Kai Hänggeli (Bern / CH), Prof. Dr. Andrew Hemphill (Bern / CH), Norbert Müller (Bern / CH), Dr Joachim Müller (Bern / CH), Prof. Manfred Heller (Bern / CH), Dr. Ghalia Boubaker (Bern / CH)
Abstract text
The role of the major T. gondii tachyzoite surface antigen 1 (SAG1), has remained elusive. We have previously generated four T. gondii RH SAG1 knock-out (KO) strains by CRISPR-Cas9 and characterized these KOs regarding the number of integrated dihydrofolate reductase-thymidylate synthase (mdhfr-ts) drug selectable marker. Accordingly, two clones have a single integration of the mdhfr-ts into the SAG1 gene. In one clone, sag1 was disrupted by insertion of a short DNA sequence unrelated to the resistance marker, but mdhfr-ts was integrated elsewhere in the genome. Another clone exhibited an insertion of mdhfr-ts into sag1, but several other mdhfr-ts copies were found in the genome.

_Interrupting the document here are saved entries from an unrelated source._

[src/rtl/bram_init_filler_if.sv]
// BRAM port-B bundle between the init filler (master) and the memory (slave).
interface bram_init_filler_if #(
   parameter int unsigned ADDR_W = 11,
   parameter int unsigned DATA_W = 32
);
   logic [ADDR_W-1:0] bram_addr;
   logic [DATA_W-1:0] bram_din;
   logic              bram_we;
   logic              bram_en;
   logic [DATA_W-1:0] bram_dout;

   modport master (
      output bram_addr, bram_din, bram_we, bram_en,
      input  bram_dout
   );

   modport slave (
      input  bram_addr, bram_din, bram_we, bram_en,
      output bram_dout
   );
endinterface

In this study, we determined the overall change(s) in protein expression patterns in all four clones by applying a comparative shotgun proteomics approach in relation to wild-type (WT) parasites using biological triplicates of each KO and WT clone.
In SAG1 KO strains, the expression levels of 53 proteins were significantly altered. Of these, 12 were upregulated (fold change (FC) ≥ 1.5) and 41 were downregulated (FC ≤ 0.66) as compared to the WT parasites. In KO parasites, the expression of peptidase family M3 protein and putative transmembrane protein were 8- and 7-fold upregulated, respectively, and the expression of CBS domain-containing protein and TBC domain-containing protein was reduced by 90%, compared to WT tachyzoites. 39 SAG1 related sequence (SRS) proteins were found to be expressed in WT tachyzoites, and among those five were upregulated and three were downregulated in SAG1 KO parasites. In addition, depletion of SAG1 expression also impacted dense granule (GRA) protein expression; GRA 9 and GRA2 were upregulated. With regard to the phenotype, scanning electron micrographs did not reveal notable differences in the shape or dimensions of tachyzoites, but the surface of the mutants lacking SAG1 exhibited a higher density of particles compared to the smoother surface of WT tachyzoites. Plaque assays revealed reduced growth of KO tachyzoites compared to WT parasites.
In conclusion, this comprehensive analysis shows, for the first time, that the lack of SAG1 expression has a profound impact on the tachyzoite proteome, including the tachyzoite surface composition, and affects the tachyzoite growth characteristics in vitro. This highlights the need for further in vivo studies to elucidate the functional role of SAG1 during infection in the mammalian host.